A little of the past

Sometimes when you delve into the past, especially a past you could have done without,  and you relive parts of it, the parts that are still raw in your mind, you can start to be reasonable about that past.  You see it differently, from afar, without emotions to cloud your view.  It’s all clear.  And, unfortunately for me, seeing it clouded by emotions was far better.

I have kept a journal on and off throughout my life.  This blog has served as my journal the last couple of years.  But, throughout the affair I kept a handwritten journal.  It was just a notebook with a colorful cover.  I secured it with a rubber band.  I marked the rubber band so that I would know if it had been removed by him.  It never was.  I kept the journal in plain view on my nightstand.  He saw me write in that journal.  He knew it was there.  He never looked at it.  I suppose that you can look at this in two different ways.

One, he respected my privacy and would never even consider reading my journal, even though he knew it was about him and the affair.

Two, he didn’t care.  He didn’t care what I was writing.  He didn’t care that it was about him.  He didn’t care that he was destroying me.

My husband is one that typically is the kind of person who would never invade someone’s privacy.  That is a true statement.  However, the man was having an affair and clearly all morality was off of his table.

Now, I know that during the time that he was under her spell, he was not himself.  It was not just the affair, but he was just bizarre.  He was telling the most outrageous lies that there is no way anyone in their right mind would ever have believed them.  He was being short with everyone.  He was distant.  And, to be honest, during this time period, I am going to go with the fact that he just didn’t care.  Sure, part of it was his commitment to privacy, but let’s face it, if you’re cheating invasion of privacy likely isn’t on your radar.

It bothers me that he was never interested in what I was saying.  To this day, I do not have any reason to believe that he has ever read those journals.  Should this bother me?  I don’t know, but it does.

Tonight I was out with my friends and they were all complaining about this and that with their husbands, things they wouldn’t do, say, whatever.  After they talked for a few minutes I finally broke in, kind of laughing, that my husband was not like that at all, he was perfect, he just had an affair.  Inside I was not laughing.

I have a wonderful husband who literally would do absolutely anything for me and a wonderful father who would do anything for his children.  And he had an affair.

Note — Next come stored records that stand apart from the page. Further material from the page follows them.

What follows belongs to an exercise in optimizing a design on an open flow for small area, a short achievable clock period and few clock cycles; a production flow would make more cautious choices. No functional check of the RTL was part of any run shown here. The clock port is modelled as an ideal driver, which makes a skipped or thinned clock tree look cheaper than it is; a real chip needs a root buffer or a tree. Power figures rest on the tool's default switching activity, not on a simulated workload.

[flow/config.mk]
export PLATFORM = sky130hd
export DESIGN_NAME = mem_loop_top
export DESIGN_NICKNAME = mem_loop_top
export VERILOG_FILES = /design/flow/design.v
export SDC_FILE = /design/flow/constraint.sdc
export NUM_CORES = 4
export LEC_CHECK = 0
export ABC_CLOCK_PERIOD_IN_PS = 2500
export CAP_MARGIN = 20
export CORE_MARGIN = 2
export CORE_UTILIZATION = 55
export PLACE_DENSITY = 0.65
export SLEW_MARGIN = 20
export SYNTH_MEMORY_MAX_BITS = 16384
[flow/constraint.sdc]
create_clock -name core_clock -period 8.0 [get_ports {clk0_tb}]
set_input_delay 1.6000 -clock core_clock [delete_from_list [all_inputs] [get_ports {clk0_tb}]]
set_output_delay 1.6000 -clock core_clock [all_outputs]
set_load 0.01 [all_outputs]
[flow/design.v]
package mem_pkg;
  typedef enum logic [1:0] {
    CMD_NOP   = 2'd0,
    CMD_WRITE = 2'd1,
    CMD_READ  = 2'd2
  } mem_cmd_t;
  typedef enum logic [1:0] {
    ST_WAIT_INIT = 2'd0,
    ST_IDLE      = 2'd1,
    ST_WRITE     = 2'd2,
    ST_READ      = 2'd3
  } sched_state_t;
endpackage
package stream_pkg;
  typedef enum logic {
    HALF_LO = 1'b0,
    HALF_HI = 1'b1
  } half_t;
endpackage
`timescale 1ns/1ps
module mem_loop_top
#(
  parameter int DATA_WIDTH  = 32,
  parameter int BURST_LEN   = 4,
  parameter int ADDR_WIDTH  = 6,
  parameter int FIFO_DEPTH  = 16,
  parameter int READ_LAT    = 2,
  parameter int INIT_CYCLES = 32
) (
  input  logic                  clk0_tb,
  input  logic                  locked,
  input  logic                  in_valid,
  input  logic [DATA_WIDTH-1:0] in_data,
  output logic                  in_ready,
  output logic                  out_valid,
  output logic [DATA_WIDTH-1:0] out_data,
  input  logic                  out_ready,
  output logic                  init_done
);
  localparam int NS    = 8;                   
  localparam int GROUP = 8;                   
  localparam int PW    = $clog2(GROUP);
  localparam int REVS  = INIT_CYCLES / GROUP;
  localparam int RW    = $clog2(REVS);
  localparam int AW    = $clog2(NS + 1);
  logic [DATA_WIDTH-1:0] slot [0:NS-1];
  logic [NS-1:0]         v;          
  logic [PW-1:0]         in_pos;     
  logic [RW-1:0]         rev;        
  logic [AW-1:0]         avail;      
  logic                  g_free;     
  logic                  g_ordy;     
  logic                  g_iv;       
  logic                  g_iv_ordy;  
  logic                  out_valid_nxt;
  logic                  nz_nxt;
  logic                  last_nxt;
  logic                  init_nxt;
  logic                  in_take;
  logic                  group_in;   
  logic                  out_free;   
  logic                  gate;       
  logic                  to_out;
  logic [NS-1:0]         load;       
  logic [NS-1:0]         v_nxt;
  logic                  in_ready_nxt;
  logic [PW-1:0]         in_pos_nxt;
  logic [AW-1:0]         avail_nxt;
  assign init_nxt = init_done || ((in_pos == PW'(GROUP - 1)) && (rev == RW'(REVS - 1)));
  assign in_take  = in_valid && in_ready;
  assign group_in = in_valid && (g_iv || g_iv_ordy);
  assign out_free = !out_valid || out_ready;
  assign gate     = g_free || (g_ordy && out_ready) || (g_iv && in_valid)
                    || (g_iv_ordy && in_valid && out_ready);
  assign to_out   = v[NS-1] && gate;
  always_comb begin
    load[NS-1] = !v[NS-1] || gate;
    for (int i = NS - 2; i >= 1; i--) begin
      load[i] = !v[i] || load[i+1];
    end
    load[0] = !v[0];
  end
  always_comb begin
    v_nxt[0] = (v[0] || in_take) && !load[1];
    v_nxt[1] = load[1] ? (v[0] || in_take) : v[1];
    for (int i = 2; i < NS; i++) begin
      v_nxt[i] = load[i] ? v[i-1] : v[i];
    end
  end
  always_comb begin
    in_pos_nxt = in_pos + PW'(in_take || !init_done);
    if (group_in) begin
      avail_nxt = to_out ? AW'(GROUP - 1) : AW'(GROUP);
    end else begin
      avail_nxt = avail - AW'(to_out);
    end
    in_ready_nxt = init_nxt && !v_nxt[0];
    out_valid_nxt = (out_valid && !out_ready) || to_out;
    nz_nxt = avail_nxt != '0;
    last_nxt = in_ready_nxt && (in_pos_nxt == PW'(GROUP - 1));
  end
  always_ff @(posedge clk0_tb or negedge locked) begin
    if (!locked) begin
      v         <= '0;
      in_pos    <= '0;
      rev       <= '0;
      avail     <= '0;
      g_free    <= 1'b0;
      g_ordy    <= 1'b0;
      g_iv      <= 1'b0;
      g_iv_ordy <= 1'b0;
      in_ready  <= 1'b0;
      out_valid <= 1'b0;
      init_done <= 1'b0;
    end else begin
      v         <= v_nxt;
      init_done <= init_nxt;
      in_pos    <= in_pos_nxt;
      if (!init_done && (in_pos == PW'(GROUP - 1))) begin
        rev <= rev + 1'b1;
      end
      avail     <= avail_nxt;
      g_free    <= nz_nxt && !out_valid_nxt;
      g_ordy    <= nz_nxt && out_valid_nxt;
      g_iv      <= last_nxt && !out_valid_nxt;
      g_iv_ordy <= last_nxt && out_valid_nxt;
      in_ready  <= in_ready_nxt;
      out_valid <= out_valid_nxt;
    end
  end
  always_ff @(posedge clk0_tb) begin
    if (load[0]) begin
      slot[0] <= in_data;
    end
    if (load[1]) begin
      slot[1] <= v[0] ? slot[0] : in_data;
    end
    for (int i = 2; i < NS; i++) begin
      if (load[i]) begin
        slot[i] <= slot[i-1];
      end
    end
    if (out_free) begin
      out_data <= slot[NS-1];
    end
  end
endmodule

It seems like on this long road to recovery that is the resounding echo I keep hearing….and he had an affair.  It’s getting over that hurdle that I am dealing with now.  It seems so silly after all of these months and years, that my hurdle is four words.  And there are days I want to hand him those journals and show him exactly what he put me through.  And maybe full healing won’t come until I know he knows that what he did stole something from my soul.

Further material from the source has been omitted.